### src/rtl/tlru_cell.sv
// Ring cell: holds one entry; shift loads the neighbor's, else flush clears the handle.
module tlru_cell (
   input  logic                clock,
   input  logic                reset,
   input  logic                shift,
   input  logic                flush,
   input  tlru_pkg::entry_type entry_in,
   output tlru_pkg::entry_type entry_out
);
   import tlru_pkg::*;

   entry_type entry_ff;

   always_ff @(posedge clock) begin
      if (reset) begin
         entry_ff <= '0;
      end else if (shift) begin
         entry_ff <= entry_in;
      end else if (flush) begin
         entry_ff.handle <= '0;
      end
   end

   assign entry_out = entry_ff;

endmodule

### src/rtl/tlru_head.sv
// Ring head: key match, least-stamp tracking and write-back of the selected entry.
module tlru_head (
   input  logic                         clock,
   input  logic                         reset,
   input  tlru_pkg::head_ctl_type       ctl,
   input  tlru_pkg::req_type            key,
   input  logic [tlru_pkg::STAMP_BITS-1:0] stamp,
   input  tlru_pkg::entry_type          head_entry,
   output tlru_pkg::entry_type          wb_entry,
   output tlru_pkg::head_sts_type       sts
);
   import tlru_pkg::*;

   logic                  found_ff, found_in;
   logic [IDX_BITS-1:0]   match_ff, match_in;
   logic [STAMP_BITS-1:0] min_ff, min_in;
   logic [IDX_BITS-1:0]   minpick_ff, minpick_in;
   logic                  first;
   logic                  key_eq;
   logic [IDX_BITS-1:0]   pick;

   assign first  = (ctl.idx == '0);
   assign key_eq = (head_entry.handle == key.handle) &&
                   (head_entry.process_id == key.process_id);

   always_comb begin
      found_in   = found_ff;
      match_in   = match_ff;
      min_in     = min_ff;
      minpick_in = minpick_ff;
      if (ctl.scan) begin
         // first word of the pass restarts both searches
         if (key_eq && (first || !found_ff)) begin
            found_in = 1'b1;
            match_in = ctl.idx;
         end else if (first) begin
            found_in = 1'b0;
         end
         if (first || (head_entry.stamp < min_ff)) begin
            min_in     = head_entry.stamp;
            minpick_in = ctl.idx;
         end
      end
   end

   always_ff @(posedge clock) begin
      if (reset) begin
         found_ff   <= 1'b0;
         match_ff   <= '0;
         min_ff     <= '0;
         minpick_ff <= '0;
      end else begin
         found_ff   <= found_in;
         match_ff   <= match_in;
         min_ff     <= min_in;
         minpick_ff <= minpick_in;
      end
   end

   assign pick = found_ff ? match_ff : minpick_ff;

   always_comb begin
      wb_entry = head_entry;
      if (ctl.update && (ctl.idx == pick)) begin
         wb_entry.stamp = stamp;
         if (!found_ff) begin
            wb_entry.handle     = key.handle;
            wb_entry.process_id = key.process_id;
         end
      end
   end

   assign sts.found = found_ff;
   assign sts.pick  = pick;

endmodule
`src/rtl/fhm_pkg.sv`:
```
// ---------------------------------------------------------------------------
// fhm_pkg
// Shared sizes, outcome codes and controller command type for the
// hand-off mutex with a fifo of waiting threads.
// ---------------------------------------------------------------------------
`default_nettype none

package fhm_pkg;

    // sizing
    localparam int WAIT_DEPTH     = 16;
    localparam int THREAD_ID_BITS = 8;
    localparam int ID_PORT_BITS   = 8;
    localparam int TID_BITS       = (THREAD_ID_BITS < ID_PORT_BITS) ? THREAD_ID_BITS
                                                                    : ID_PORT_BITS;
    localparam int PTR_BITS       = (WAIT_DEPTH > 1) ? $clog2(WAIT_DEPTH) : 1;
    localparam int CNT_BITS       = $clog2(WAIT_DEPTH + 1);

    // request codes
    localparam logic FUNC_LOCK   = 1'b0;
    localparam logic FUNC_UNLOCK = 1'b1;

    // outcome codes
    localparam logic [2:0] OUT_GRANTED   = 3'd0;
    localparam logic [2:0] OUT_QUEUED    = 3'd1;
    localparam logic [2:0] OUT_DEADLOCK  = 3'd2;
    localparam logic [2:0] OUT_FREED     = 3'd3;
    localparam logic [2:0] OUT_HANDOFF   = 3'd4;
    localparam logic [2:0] OUT_NOT_OWNER = 3'd5;
    localparam logic [2:0] OUT_FULL      = 3'd6;

    // commands from controller to datapath
    typedef struct packed {
        logic load;   // capture the incoming item
        logic exec;   // resolve the captured request and commit state
    } fhm_cmd_t;

endpackage

`default_nettype wire

```
`src/rtl/fhm_ram.sv`:
```
// ---------------------------------------------------------------------------
// fhm_ram
// Generic single write port, single read port ram with registered read.
// ---------------------------------------------------------------------------
`default_nettype none

module fhm_ram #(
    parameter int WIDTH = 8,
    parameter int DEPTH = 16
) (
    input  wire logic                                    clk,
    input  wire logic                                    we,
    input  wire logic [((DEPTH > 1) ? $clog2(DEPTH) : 1)-1:0] waddr,
    input  wire logic [WIDTH-1:0]                        wdata,
    input  wire logic [((DEPTH > 1) ? $clog2(DEPTH) : 1)-1:0] raddr,
    output logic      [WIDTH-1:0]                        rdata
);

    logic [WIDTH-1:0] mem [DEPTH];

    // write port
    always_ff @(posedge clk)
    begin
        if (we)
        begin
            mem[waddr] <= wdata;
        end
    end

    // registered read port
    always_ff @(posedge clk)
    begin
        rdata <= mem[raddr];
    end

endmodule

`default_nettype wire

```
`src/rtl/fhm_ctrl.sv`:
```
// ---------------------------------------------------------------------------
// fhm_ctrl
// Request sequencer: takes one item, lets the datapath resolve it, then
// holds the result until the downstream side takes it.
// ---------------------------------------------------------------------------
`default_nettype none

module fhm_ctrl (
    input  wire logic              clk,
    input  wire logic              rst_n,
    input  wire logic              in_valid,
    output logic                   in_stall,
    output logic                   out_valid,
    input  wire logic              out_stall,
    output fhm_pkg::fhm_cmd_t      cmd
);
    import fhm_pkg::*;

    localparam logic [1:0] S_IDLE = 2'd0;
    localparam logic [1:0] S_EXEC = 2'd1;
    localparam logic [1:0] S_DONE = 2'd2;

    logic [1:0] state_reg;
    logic [1:0] state_next;

    // next state
    always_comb
    begin
        state_next = state_reg;
        case (state_reg)
            S_IDLE:
            begin
                if (in_valid)
                begin
                    state_next = S_EXEC;
                end
            end
            S_EXEC:
            begin
                state_next = S_DONE;
            end
            S_DONE:
            begin
                if (!out_stall)
                begin
                    state_next = S_IDLE;
                end
            end
            default:
            begin
                state_next = S_IDLE;
            end
        endcase
    end

    always_ff @(posedge clk or negedge rst_n)
    begin
        if (!rst_n)
        begin
            state_reg <= S_IDLE;
        end
        else
        begin
            state_reg <= state_next;
        end
    end

    // handshake and datapath commands
    assign in_stall  = (state_reg != S_IDLE);
    assign out_valid = (state_reg == S_DONE);
    assign cmd.load  = (state_reg == S_IDLE) && in_valid;
    assign cmd.exec  = (state_reg == S_EXEC);

endmodule

`default_nettype wire

```
`src/rtl/fhm_dp.sv`:
```
// ---------------------------------------------------------------------------
// fhm_dp
// Mutex datapath: owner and lock flag, wait fifo pointers and storage,
// and the result registers.
// ---------------------------------------------------------------------------
`default_nettype none

module fhm_dp (
    input  wire logic                           clk,
    input  wire logic                           rst_n,
    input  wire fhm_pkg::fhm_cmd_t              cmd,
    input  wire logic                           func,
    input  wire logic [fhm_pkg::ID_PORT_BITS-1:0] thread_id,
    input  wire logic                           others_runnable,
    output logic      [2:0]                     outcome,
    output logic      [fhm_pkg::ID_PORT_BITS-1:0] woken_thread,
    output logic                                is_locked
);
    import fhm_pkg::*;

    // captured request
    logic                func_reg;
    logic                func_next;
    logic [TID_BITS-1:0] tid_reg;
    logic [TID_BITS-1:0] tid_next;
    logic                run_reg;
    logic                run_next;

    // mutex state
    logic                locked_reg;
    logic                locked_next;
    logic [TID_BITS-1:0] owner_reg;
    logic [TID_BITS-1:0] owner_next;
    logic [PTR_BITS-1:0] head_reg;
    logic [PTR_BITS-1:0] head_next;
    logic [PTR_BITS-1:0] tail_reg;
    logic [PTR_BITS-1:0] tail_next;
    logic [CNT_BITS-1:0] count_reg;
    logic [CNT_BITS-1:0] count_next;

    // result
    logic [2:0]              outcome_reg;
    logic [2:0]              outcome_next;
    logic [ID_PORT_BITS-1:0] woken_reg;
    logic [ID_PORT_BITS-1:0] woken_next;
    logic                    is_locked_reg;
    logic                    is_locked_next;

    // wait fifo storage
    logic                we;
    logic [TID_BITS-1:0] head_tid;

    fhm_ram #(
        .WIDTH (TID_BITS),
        .DEPTH (WAIT_DEPTH)
    ) u_wait_ram (
        .clk   (clk),
        .we    (we),
        .waddr (tail_reg),
        .wdata (tid_reg),
        .raddr (head_reg),
        .rdata (head_tid)
    );

    function automatic logic [PTR_BITS-1:0] next_slot(input logic [PTR_BITS-1:0] p);
        logic [PTR_BITS-1:0] r;
        if (p == PTR_BITS'(WAIT_DEPTH - 1))
        begin
            r = '0;
        end
        else
        begin
            r = p + 1'b1;
        end
        return r;
    endfunction

    // request resolution
    always_comb
    begin
        func_next      = func_reg;
        tid_next       = tid_reg;
        run_next       = run_reg;
        locked_next    = locked_reg;
        owner_next     = owner_reg;
        head_next      = head_reg;
        tail_next      = tail_reg;
        count_next     = count_reg;
        outcome_next   = outcome_reg;
        woken_next     = woken_reg;
        is_locked_next = is_locked_reg;
        we             = 1'b0;

        if (cmd.load)
        begin
            func_next = func;
            tid_next  = thread_id[TID_BITS-1:0];
            run_next  = others_runnable;
        end

        if (cmd.exec)
        begin
            woken_next = '0;
            if (func_reg == FUNC_LOCK)
            begin
                if (!locked_reg)
                begin
                    locked_next  = 1'b1;
                    owner_next   = tid_reg;
                    outcome_next = OUT_GRANTED;
                end
                else if (!run_reg)
                begin
                    outcome_next = OUT_DEADLOCK;
                end
                else if (count_reg == CNT_BITS'(WAIT_DEPTH))
                begin
                    outcome_next = OUT_FULL;
                end
                else
                begin
                    we           = 1'b1;
                    tail_next    = next_slot(tail_reg);
                    count_next   = count_reg + 1'b1;
                    outcome_next = OUT_QUEUED;
                end
            end
            else
            begin
                if (!locked_reg || (owner_reg != tid_reg))
                begin
                    outcome_next = OUT_NOT_OWNER;
                end
                else if (count_reg != '0)
                begin
                    // hand ownership to the oldest waiter
                    woken_next   = ID_PORT_BITS'(head_tid);
                    owner_next   = head_tid;
                    head_next    = next_slot(head_reg);
                    count_next   = count_reg - 1'b1;
                    outcome_next = OUT_HANDOFF;
                end
                else
                begin
                    locked_next  = 1'b0;
                    owner_next   = '0;
                    outcome_next = OUT_FREED;
                end
            end
            is_locked_next = locked_next;
        end
    end

    // control state
    always_ff @(posedge clk or negedge rst_n)
    begin
        if (!rst_n)
        begin
            locked_reg <= 1'b0;
            owner_reg  <= '0;
            head_reg   <= '0;
            tail_reg   <= '0;
            count_reg  <= '0;
        end
        else
        begin
            locked_reg <= locked_next;
            owner_reg  <= owner_next;
            head_reg   <= head_next;
            tail_reg   <= tail_next;
            count_reg  <= count_next;
        end
    end

    // payload registers
    always_ff @(posedge clk)
    begin
        func_reg      <= func_next;
        tid_reg       <= tid_next;
        run_reg       <= run_next;
        outcome_reg   <= outcome_next;
        woken_reg     <= woken_next;
        is_locked_reg <= is_locked_next;
    end

    assign outcome      = outcome_reg;
    assign woken_thread = woken_reg;
    assign is_locked    = is_locked_reg;

endmodule

`default_nettype wire

```
`src/rtl/fifo_handoff_mutex_core.sv`:
```
// ---------------------------------------------------------------------------
// fifo_handoff_mutex_core
// Hardware mutex with a fifo of waiting threads and direct hand off.
//
//   channel  | handshake          | fields
//   ---------+--------------------+-----------------------------------
//   request  | in_valid/in_stall  | func, thread_id, others_runnable
//   result   | out_valid/out_stall| outcome, woken_thread, is_locked
//
// Each item goes through capture, resolve, then present the result.
// The registered read of the wait ram sets the resolve step, and one item
// is in flight at a time. in_stall stays high until the result is taken.
// Reset clears the lock, owner and fifo pointers; fifo storage needs no clear.
// ---------------------------------------------------------------------------
`default_nettype none

module fifo_handoff_mutex_core (
    input  wire logic                             clk,
    input  wire logic                             rst_n,
    input  wire logic                             in_valid,
    output logic                                  in_stall,
    input  wire logic                             func,
    input  wire logic [fhm_pkg::ID_PORT_BITS-1:0] thread_id,
    input  wire logic                             others_runnable,
    output logic                                  out_valid,
    input  wire logic                             out_stall,
    output logic      [2:0]                       outcome,
    output logic      [fhm_pkg::ID_PORT_BITS-1:0] woken_thread,
    output logic                                  is_locked
);
    import fhm_pkg::*;

    fhm_cmd_t cmd;

    // sequencer
    fhm_ctrl u_ctrl (
        .clk       (clk),
        .rst_n     (rst_n),
        .in_valid  (in_valid),
        .in_stall  (in_stall),
        .out_valid (out_valid),
        .out_stall (out_stall),
        .cmd       (cmd)
    );

    // mutex datapath
    fhm_dp u_dp (
        .clk             (clk),
        .rst_n           (rst_n),
        .cmd             (cmd),
        .func            (func),
        .thread_id       (thread_id),
        .others_runnable (others_runnable),
        .outcome         (outcome),
        .woken_thread    (woken_thread),
        .is_locked       (is_locked)
    );

endmodule

`default_nettype wire
```
`config.mk`:
```
export PLATFORM = sky130hd
export DESIGN_NAME = fifo_handoff_mutex_core
export DESIGN_NICKNAME = d
export VERILOG_FILES = /design/src/rtl/fhm_pkg.sv /design/src/rtl/fhm_ram.sv /design/src/rtl/fhm_ctrl.sv /design/src/rtl/fhm_dp.sv /design/src/rtl/fifo_handoff_mutex_core.sv
export SDC_FILE = /design/constraint.sdc
export NUM_CORES = 1
export LEC_CHECK = 0
export CAP_MARGIN = 25
export CORE_ASPECT_RATIO = 0.5
export CORE_UTILIZATION = 45
export CTS_CLUSTER_SIZE = 30
export DETAILED_ROUTE_END_ITERATION = 16
export DONT_BUFFER_PORTS = 1
export GPL_TIMING_DRIVEN = 0
export SYNTH_ARGS = -nofsm -noshare
export SYNTH_HDL_FRONTEND = slang
export SYNTH_SLANG_ARGS = --single-unit
```
`constraint.sdc`:
```
create_clock -name clk -period 3.8 [get_ports clk]
set_input_delay 0.76 -clock clk [delete_from_list [all_inputs] [get_ports clk]]
set_output_delay 0.76 -clock clk [all_outputs]
set_load 0.03 [all_outputs]
```
==> results.cfg <==
[sta]
fin_crit_sh_pct = 84.3
timing.hold.ws_ps = 21.3
finClkSkew_ps = 15.7
rsz0062_at_grt = false
timing_hold_violations_final = 0
max_freq_mhz = 312
final_max_slew_viol_count = 0
worst_pin_slew_ps = 847
fin_setup_tns_ps = 0
min_period_ps = 3200
maxSlewHeadroom_pct = 43.3
setup_violations = 0

[power_and_ir_drop]
seqPwrFrac_pct = 53.2
sw_frac_of_total_pct = 29.3
internal-power_uw = 3550
powerDensity_nw_per_um2 = 609
p_comb_share_pct = 13.9
ir_worst_vdd_v = 0.000287
leakage_uw = 0.00274
power_frac_clock_pct = 32.9
p_sw_uw = 1470
finalPower_uw = 5020

[synth]
synth_top_area_share_pct = 61.1
synthTopCellsByArea = edfxtp_1, dfrtp_1, mux4_2, mux2i_1, dfxtp_1
synthFlopType = edfxtp_1
synthesis.instances = 452
synth-seq-area-share_pct = 71.4
yosysTopAreaCell = edfxtp_1
synth_cell_types = 47
synth_area_per_cell_um2 = 16.3
synth_edf_count = 150
yosys_warnings = 0
syn_nets = 475
synth_area_um2 = 7370
async_reset_ff_share_pct = 13.2
ys_ff_latch = 182

[worst_setup_path]
arrival_ps = 3350
endpoint_kind = flop
startpoint_type = flop
worstSetupPathType = flop to flop
rrSetupSlack_ps = 600
crit_chain = clkbuf_1 > or3_1 > a21oi_2 > buf_2 > nand2_1 > nor3_1 > buf_4
rr_worst_depth = 7
endpoint = u_dp.u_wait_ram.mem[3][5]
reg2reg_to = u_dp.u_wait_ram.mem[3][5]
startpoint = u_dp.func_reg
slowest_stage = nor3_1
crit_path_max_incr_delay_ps = 640
path_max_fanout = 10
r2r-start = u_dp.func_reg
required_ps = 3950

[final_layout]
drive_above_1_share_pct = 15.1
fin_nets = 500
top_register = u_dp.u_wait_ram.mem
layout_common_cells = edfxtp_1, mux2i_1, nand2_1, dfrtp_1, clkbuf_16
utilization_pct = 52.5
n_antenna_cell = 0
n_fill_cell = 1301
multi_input_comb_area_um2 = 1980
seq_area_um2 = 5270
area_growth_pct = 11.9
finalInstanceArea_um2 = 8240
largest_register_ffs = 128
layout_commonest_cell = edfxtp_1

[clocking]
clockBufferDepth = 2
post_cts_resized = 0
cts_setup_buffers = 0
cts_tree = done
clk_pin_slew_ps = 70
cts-root-buf = clkbuf_16
cts_num_sinks = 182
clk_latency_ps = 440
cts_buffers = 17
htree_levels = 4

[detailed_routing]
ant_nets = 0
drt-met1-wl_um = 7680
drc_errors = 0
top_layer_used = met4
met2WireLength_um = 7310
wl_met3_um = 861
first_iter_violations = 447
vias_per_cell = 5.62
routed_wl_um = 16000
first_pass_iters = 4
wl_per_cell_um = 22.5
route.vias.total = 3995

[floorplan]
die_w_um = 183
rows = 32
pin_count = 28
core_area_um2 = 15700
fp.dieH_um = 92.5
start_util_pct = 47.0
die-area_um2 = 16900

[hold_path]
hold_class = input pin to asynchronous set/reset pin

[placed_design]
placed_area_um2 = 7680
gp_congestion = 0.785
port_buffers = 0
place.detailed.hpwl_um = 10500

[flow_run]
cap_viol_max_count = 0

[global_routing]
grt_pass1_wl_um = 24400
grt_pass1_vias = 4003
groute.usage.overall_pct = 20.2
grt_start_max_net_pins = 25
grt_overflow_total = 0
antenna_found_initial = 0

[outcome]
outcome = complete, no violations
[worst max-delay path: cells and delay by family, from the launching register on]
family          cells  cell delay, ps
simple gates        3            1320
compound gates      1             280
flops               1             490
buf+inv             3             820
[worst min path at each step]
stage,endpoint,cells past startpoint,from
6_report,u_dp.tail_reg[3],0,rst_n
5_1_grt,u_dp.tail_reg[0],0,rst_n
2_1_floorplan,u_dp.owner_reg[0],1,u_dp.u_wait_ram.rdata[0]
3_3_place_gp,u_dp.owner_reg[2],0,rst_n
3_5_place_dp,u_dp.count_reg[0],0,rst_n
4_1_cts,u_dp.owner_reg[6],0,rst_n
[layout make-up]
cell class / instances / share of cell area [%]
clock inverters: 15 / 1.43
flip-flops and latches: 182 / 63.9
well taps: 221 / 3.35
repair buffers: 6 / 0.668
clock buffers: 17 / 5.16
plain buffers: 23 / 1.24
inverters: 7 / 0.319
multi-input cells: 240 / 24.0
[power by group through the flow]
stage	combinational (uW)	clock (uW)	sequential (uW)
finish	697	1650	2670
global route	774	1760	2700
CTS	683	1670	2670
detailed placement	680	0	2710
global placement	658	0	2700
floorplan	543	0	2620
[metal layers]
layer  vias up  global-route usage [%]
met4         0                    4.86
met3        10                    4.92
met5         -                       0
met1      2046                    29.2
li1       1827                       -
met2       112                    31.1
[stage by stage]
| stage | worst slack, ps | cells |
|---|---|---|
| after floorplan | 1220 | 452 |
| after global placement | 393 | 673 |
| after detailed placement | 609 | 677 |
| after CTS | 580 | 709 |
| after global routing | 428 | 711 |
| final | 598 | 711 |
[cell usage after synthesis, drive strengths merged, types with 2 or more instances]
library cell	count
a21o	5
a21oi	12
a221o	8
a221oi	16
a22o	2
a22oi	8
and2	9
buf	9
clkbuf	14
dfrtp	24
dfxtp	8
edfxtp	150
ha	8
inv	6
mux2	5
mux2i	32
mux4	16
nand2	29
nand2b	4
nand3	11
nand4	3
nor2	16
nor2b	2
nor3	9
o21a	2
o21ai	16
or2	2
xnor2	13
[kinds of logic after synthesis]
group           after synthesis  synth area share, %
flops                       182                 71.4
compound gates               75                 7.42
mux                          53                 10.0
fa+ha+maj                     9                 1.63
simple gates                 89                 6.09
buf+inv                      30                 1.75
xor+xnor                     14                 1.66
[what timing repair did]
action	in CTS	in global routing
hold buffers	0	1
setup endpoints to repair	0	0
endpoints found under the hold margin	0	11
Note: power is estimated with default switching activity, not from simulation.
`config.mk`:
```
export PLATFORM = sky130hd
export DESIGN_NAME = cmi_front
export DESIGN_NICKNAME = d
export VERILOG_FILES = /design/src/rtl/cnc_motion_interpolator_core_assert.svh /design/src/rtl/cmi_pkg.sv /design/src/rtl/cmi_front.sv
export SDC_FILE = /design/constraint.sdc
export NUM_CORES = 1
export LEC_CHECK = 0
export BUFFER_PORTS_ARGS = -buffer_cell sky130_fd_sc_hd__clkbuf_2
export CORE_AREA = 5 5 135 137
export DETAILED_ROUTE_END_ITERATION = 7
export DIE_AREA = 0 0 140 142
export PLACE_DENSITY = 0.51
export RECOVER_POWER = 50
export SLEW_MARGIN = 0
export SYNTH_ARGS = -nofsm -noshare
export SYNTH_HDL_FRONTEND = slang
export SYNTH_SLANG_ARGS = --single-unit
```
`constraint.sdc`:
```
create_clock -name vclk -period 2
set_input_delay 0.3 -clock vclk [all_inputs]
set_output_delay 0.3 -clock vclk [all_outputs]
set_load 0.1 [all_outputs]
```
===== src/rtl/cmi_queue.sv =====
// ----------------------------------------------------------------------------
// cmi_queue
// Two-entry command queue between the classifier and the sequencer.
// ----------------------------------------------------------------------------
module cmi_queue import cmi_pkg::*; (
    input  logic    clk,
    input  logic    rst_n,
    input  logic    push,
    input  cmd_t    push_cmd,
    output logic    full,
    input  logic    pop,
    output logic    not_empty,
    output cmd_t    head
);

    cmd_t       mem_reg [2];
    logic       wr_ptr_reg, wr_ptr_next;
    logic       rd_ptr_reg, rd_ptr_next;
    logic [1:0] count_reg, count_next;
    logic       do_pop;

    always_comb
    begin
        do_pop      = pop && (count_reg != 2'd0);
        wr_ptr_next = wr_ptr_reg ^ push;
        rd_ptr_next = rd_ptr_reg ^ do_pop;
        count_next  = count_reg + {1'b0, push} - {1'b0, do_pop};
    end

    always_ff @(posedge clk or negedge rst_n)
    begin
        if (!rst_n)
        begin
            wr_ptr_reg <= 1'b0;
            rd_ptr_reg <= 1'b0;
            count_reg  <= 2'd0;
        end
        else
        begin
            wr_ptr_reg <= wr_ptr_next;
            rd_ptr_reg <= rd_ptr_next;
            count_reg  <= count_next;
        end
    end

    always_ff @(posedge clk)
    begin
        if (push)
        begin
            mem_reg[wr_ptr_reg] <= push_cmd;
        end
    end

    assign full      = (count_reg == 2'd2);
    assign not_empty = (count_reg != 2'd0);
    assign head      = mem_reg[rd_ptr_reg];

endmodule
********
▸ ASSIGNMENT
Word for word, restate the lines above from the line containing "finalPower_uw = 5020" through the line containing "cts-root-buf = clkbuf_16", with both included and nothing else.

▸ RESULT
finalPower_uw = 5020

[synth]
synth_top_area_share_pct = 61.1
synthTopCellsByArea = edfxtp_1, dfrtp_1, mux4_2, mux2i_1, dfxtp_1
synthFlopType = edfxtp_1
synthesis.instances = 452
synth-seq-area-share_pct = 71.4
yosysTopAreaCell = edfxtp_1
synth_cell_types = 47
synth_area_per_cell_um2 = 16.3
synth_edf_count = 150
yosys_warnings = 0
syn_nets = 475
synth_area_um2 = 7370
async_reset_ff_share_pct = 13.2
ys_ff_latch = 182

[worst_setup_path]
arrival_ps = 3350
endpoint_kind = flop
startpoint_type = flop
worstSetupPathType = flop to flop
rrSetupSlack_ps = 600
crit_chain = clkbuf_1 > or3_1 > a21oi_2 > buf_2 > nand2_1 > nor3_1 > buf_4
rr_worst_depth = 7
endpoint = u_dp.u_wait_ram.mem[3][5]
reg2reg_to = u_dp.u_wait_ram.mem[3][5]
startpoint = u_dp.func_reg
slowest_stage = nor3_1
crit_path_max_incr_delay_ps = 640
path_max_fanout = 10
r2r-start = u_dp.func_reg
required_ps = 3950

[final_layout]
drive_above_1_share_pct = 15.1
fin_nets = 500
top_register = u_dp.u_wait_ram.mem
layout_common_cells = edfxtp_1, mux2i_1, nand2_1, dfrtp_1, clkbuf_16
utilization_pct = 52.5
n_antenna_cell = 0
n_fill_cell = 1301
multi_input_comb_area_um2 = 1980
seq_area_um2 = 5270
area_growth_pct = 11.9
finalInstanceArea_um2 = 8240
largest_register_ffs = 128
layout_commonest_cell = edfxtp_1

[clocking]
clockBufferDepth = 2
post_cts_resized = 0
cts_setup_buffers = 0
cts_tree = done
clk_pin_slew_ps = 70
cts-root-buf = clkbuf_16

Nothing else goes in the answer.